TASK TO CARRY OUT ▸ Go through the data below. List every line that holds the word "Contents".

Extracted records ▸

· · · · · · ·

===== config.mk =====
export PLATFORM = sky130hd
export DESIGN_NAME = fifo_sync_param
export DESIGN_NICKNAME = d
export VERILOG_FILES = /design/src/rtl/fifo_pkg.sv /design/src/rtl/fifo_ram_dp.sv /design/src/rtl/fifo_sync_param.sv
export SDC_FILE = /design/constraint.sdc
export NUM_CORES = 1
export LEC_CHECK = 0
export CORE_MARGIN = 10
export CORE_UTILIZATION = 53
export DETAILED_ROUTE_END_ITERATION = 10
export PLACE_DENSITY_LB_ADDON = 0.25
export SLEW_MARGIN = 20
export SYNTH_ARGS = -nofsm -noshare
export SYNTH_HDL_FRONTEND = slang
export SYNTH_SLANG_ARGS = --single-unit

===== constraint.sdc =====
create_clock -name clk -period 3.85 [get_ports clk]
set_input_delay 1.155 -clock clk [delete_from_list [all_inputs] [get_ports clk]]
set_output_delay 1.155 -clock clk [all_outputs]
set_load 0.1 [all_outputs]

===== src/rtl/fifo_pkg.sv =====
// rtl/fifo_pkg.sv - shared constants and elaboration helpers for the synchronous FIFO
// Contents: default width/depth, constant clog2, parameter legality predicate.
package fifo_pkg;

  localparam int DEF_DATA_W = 8;
  localparam int DEF_DEPTH  = 16;

  // Ceiling log2, usable in parameter expressions.
  function automatic int fifo_clog2(input int value);
    int r;
    r = 0;
    for (int v = value - 1; v > 0; v = v >> 1) begin
      r = r + 1;
    end
    return r;
  endfunction

  // DEPTH must be a power of two >= 2; thresholds must be reachable counts.
  function automatic bit fifo_params_ok(input int data_w, input int depth,
                                        input int af_level, input int ae_level);
    bit ok;
    ok = (data_w >= 1) && (depth >= 2) && ((depth & (depth - 1)) == 0);
    ok = ok && (af_level >= 1) && (af_level <= depth);
    ok = ok && (ae_level >= 0) && (ae_level <= depth - 1);
    return ok;
  endfunction

endpackage


===== src/rtl/fifo_ram_dp.sv =====
// rtl/fifo_ram_dp.sv - DEPTH x DATA_W storage, synchronous write, asynchronous read
// Ports: clk, we, waddr, wdata (write port); raddr -> rdata (combinational read).
module fifo_ram_dp
  import fifo_pkg::*;
#(
  parameter int DATA_W = DEF_DATA_W,
  parameter int DEPTH  = DEF_DEPTH,
  parameter int ADDR_W = fifo_clog2(DEPTH)
) (
  input  logic              clk,
  input  logic              we,
  input  logic [ADDR_W-1:0] waddr,
  input  logic [DATA_W-1:0] wdata,
  input  logic [ADDR_W-1:0] raddr,
  output logic [DATA_W-1:0] rdata
);

  // Contents are deliberately not reset; occupancy is tracked by the pointers.
  logic [DATA_W-1:0] mem [DEPTH];

  always_ff @(posedge clk) begin
    if (we) begin
      mem[waddr] <= wdata;
    end
  end

  assign rdata = mem[raddr];

endmodule


===== src/rtl/fifo_sync_param.sv =====
// rtl/fifo_sync_param.sv - parametrised single-clock FIFO with flags, flush and FWFT mode
// Ports: clk, rst_n (async low); wr/rd/flush/clr_err controls; data_in -> data_out;
//        fifo_full/empty/almost_full/almost_empty status, sticky fifo_overflow/underflow,
//        fifo_count occupancy 0..DEPTH.
module fifo_sync_param
  import fifo_pkg::*;
#(
  parameter int DATA_W   = DEF_DATA_W,
  parameter int DEPTH    = DEF_DEPTH,
  parameter int AF_LEVEL = DEPTH - 2,
  parameter int AE_LEVEL = 2,
  parameter bit FWFT     = 1'b0
) (
  input  logic                          clk,
  input  logic                          rst_n,
  input  logic                          wr,
  input  logic                          rd,
  input  logic                          flush,
  input  logic                          clr_err,
  input  logic [DATA_W-1:0]             data_in,
  output logic [DATA_W-1:0]             data_out,
  output logic                          fifo_full,
  output logic                          fifo_empty,
  output logic                          fifo_almost_full,
  output logic                          fifo_almost_empty,
  output logic                          fifo_overflow,
  output logic                          fifo_underflow,
  output logic [fifo_clog2(DEPTH):0]    fifo_count
);

  localparam int ADDR_W = fifo_clog2(DEPTH);

  localparam logic [ADDR_W:0] DEPTH_C = (ADDR_W + 1)'(DEPTH);
  localparam logic [ADDR_W:0] AF_C    = (ADDR_W + 1)'(AF_LEVEL);
  localparam logic [ADDR_W:0] AE_C    = (ADDR_W + 1)'(AE_LEVEL);
  localparam logic [ADDR_W:0] PTR_ONE = (ADDR_W + 1)'(1);

  if (!fifo_params_ok(DATA_W, DEPTH, AF_LEVEL, AE_LEVEL)) begin : g_bad_params
    $error("fifo_sync_param: illegal DATA_W/DEPTH/AF_LEVEL/AE_LEVEL combination");
  end

  // Pointers carry one extra wrap bit so full and empty are distinguishable.
  logic [ADDR_W:0]   wr_ptr;
  logic [ADDR_W:0]   rd_ptr;
  logic [DATA_W-1:0] ram_rdata;
  logic              wr_ok;
  logic              rd_ok;
  logic              wr_rej;
  logic              rd_rej;

  assign fifo_count        = wr_ptr - rd_ptr;
  assign fifo_full         = (fifo_count == DEPTH_C);
  assign fifo_empty        = (fifo_count == '0);
  assign fifo_almost_full  = (fifo_count >= AF_C);
  assign fifo_almost_empty = (fifo_count <= AE_C);

  // Full/empty are judged on pre-edge state, so a same-cycle pop never frees room
  // for a write and a same-cycle push never supplies a read.
  assign wr_ok  = wr && !fifo_full  && !flush;
  assign rd_ok  = rd && !fifo_empty && !flush;
  assign wr_rej = wr && fifo_full   && !flush;
  assign rd_rej = rd && fifo_empty  && !flush;

  fifo_ram_dp #(
    .DATA_W (DATA_W),
    .DEPTH  (DEPTH),
    .ADDR_W (ADDR_W)
  ) u_ram (
    .clk   (clk),
    .we    (wr_ok),
    .waddr (wr_ptr[ADDR_W-1:0]),
    .wdata (data_in),
    .raddr (rd_ptr[ADDR_W-1:0]),
    .rdata (ram_rdata)
  );

  always_ff @(posedge clk or negedge rst_n) begin
    if (!rst_n) begin
      wr_ptr         <= '0;
      rd_ptr         <= '0;
      fifo_overflow  <= 1'b0;
      fifo_underflow <= 1'b0;
    end else if (flush) begin
      wr_ptr         <= '0;
      rd_ptr         <= '0;
      fifo_overflow  <= 1'b0;
      fifo_underflow <= 1'b0;
    end else begin
      if (wr_ok) wr_ptr <= wr_ptr + PTR_ONE;
      if (rd_ok) rd_ptr <= rd_ptr + PTR_ONE;
      // A fresh rejection outranks a simultaneous clear.
      if (wr_rej)       fifo_overflow <= 1'b1;
      else if (clr_err) fifo_overflow <= 1'b0;
      if (rd_rej)       fifo_underflow <= 1'b1;
      else if (clr_err) fifo_underflow <= 1'b0;
    end
  end

  if (FWFT) begin : g_fwft
    // Head word is shown directly; nothing to register.
    assign data_out = fifo_empty ? '0 : ram_rdata;
  end else begin : g_std
    logic [DATA_W-1:0] dout_q;

    always_ff @(posedge clk or negedge rst_n) begin
      if (!rst_n) begin
        dout_q <= '0;
      end else if (flush) begin
        dout_q <= '0;
      end else if (rd_ok) begin
        dout_q <= ram_rdata;
      end
    end

    assign data_out = dout_q;
  end

endmodule


* Yosys cells after proc, flatten, opt, wreduce, memory -nomap -nowiden *
Memory sizes are Yosys's and may differ from the RTL's.
Cells that the tools add are included.

storage, ports and cells
  flip-flop bits (word level) = 20
  bits in writable memories = 128
  bits of input ports = 14
  output and inout bits = 19
  word-level logic and storage cells = 41
  memories = 1

cells by class
  add/sub/neg operators = 3
  $lt $le $gt $ge = 2
  equal/unequal tests = 1
  mux-type cells = 13
  reductions and logical operators = 16

memories
  memory     words  width  read ports  clocked after Yosys merged registers in  wr ports  line               text
  u_ram.mem  16     8      1           0                                        1         fifo_ram_dp.sv:19  logic [DATA_W-1:0] mem [DEPTH];

operator list
  operator                                                                              count
  5-bit two-way mux                                                                     4
  8-bit two-way mux                                                                     2
  5-bit by 1-bit adder with 5-bit output (second input constant)                        2
  1-bit logical AND                                                                     8
  1-bit two-way mux                                                                     7
  3-bit nonzero test                                                                    2
  5-bit equality test (second input constant)                                           1
  5-bit by 4-bit greater-or-equal comparator with 1-bit output (second input constant)  1
  5-bit by 2-bit less-or-equal comparator with 1-bit output (second input constant)     1
  5-bit logical NOT                                                                     1
  5-bit subtractor                                                                      1
  2-bit nonzero test                                                                    2
  1-bit logical NOT                                                                     3

* Depth between registers and ports, before layout *
  word-level depth = 7
  gate-level depth with buffers = 10
  gate-level depth less buffers = 9

* Modules after synthesis *
A second synthesis with hierarchy kept.

second synthesis, totals
  cell total of the unflattened synthesis = 334
  area total of the unflattened synthesis = 6139.6 µm²

modules (own cells, without submodules)
  module           instances  cells each  area each (µm²)  seq. area each (µm²)
  fifo_ram_dp      1          221         4987.3           3843.7
  fifo_sync_param  1          113         1152.4           500.5

* Worst setup path after synthesis *
Ideal clock, no wire load.

  kind = flip-flop to output port
  from = reg rd_ptr[1]
  to = out fifo_almost_empty
  arrival time = 4.297 ns
  required time = 2.695 ns
  path slack = -1.602 ns
  cell stages (with the launch flop) = 9
  path buffers = 2
  path through = dfrtp_1 > clkbuf_1 > clkbuf_1 > inv_1 > ha_1 > nand3b_1 > nand2_1 > xor2_1 > a2111oi_2

between the ends
  longest elaborated chain between the ends = 2

RTL lines
  what                                                       line                   text
  from (decl)                                                fifo_sync_param.sv:44  logic [ADDR_W:0] rd_ptr;
  from (signal assigned)                                     fifo_sync_param.sv:90  if (rd_ok) rd_ptr <= rd_ptr + PTR_ONE;
  5-bit subtractor                                           fifo_sync_param.sv:51  assign fifo_count = wr_ptr - rd_ptr;
  net fifo_count[3]                                          fifo_sync_param.sv:28  output logic [fifo_clog2(DEPTH):0] fifo_count
  5-bit by 2-bit less-or-equal comparator with 1-bit output  fifo_sync_param.sv:55  assign fifo_almost_empty = (fifo_count <= AE_C);
  to (decl)                                                  fifo_sync_param.sv:25  output logic fifo_almost_empty,

The timed path passes the listed nets, and every way through them passes these cells.

* Worst setup path in the final report *
  from = reg rd_ptr[2]
  to = out fifo_almost_empty

between the ends
  longest elaborated chain between the ends = 2

RTL lines
  what                                                       line
  5-bit subtractor                                           fifo_sync_param.sv:51
  5-bit by 2-bit less-or-equal comparator with 1-bit output  fifo_sync_param.sv:55

Every way passes these cells.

· · · · · · ·

THE COMPLETED TASK ▸
// Contents: default width/depth, constant clog2, parameter legality predicate.
  // Contents are deliberately not reset; occupancy is tracked by the pointers.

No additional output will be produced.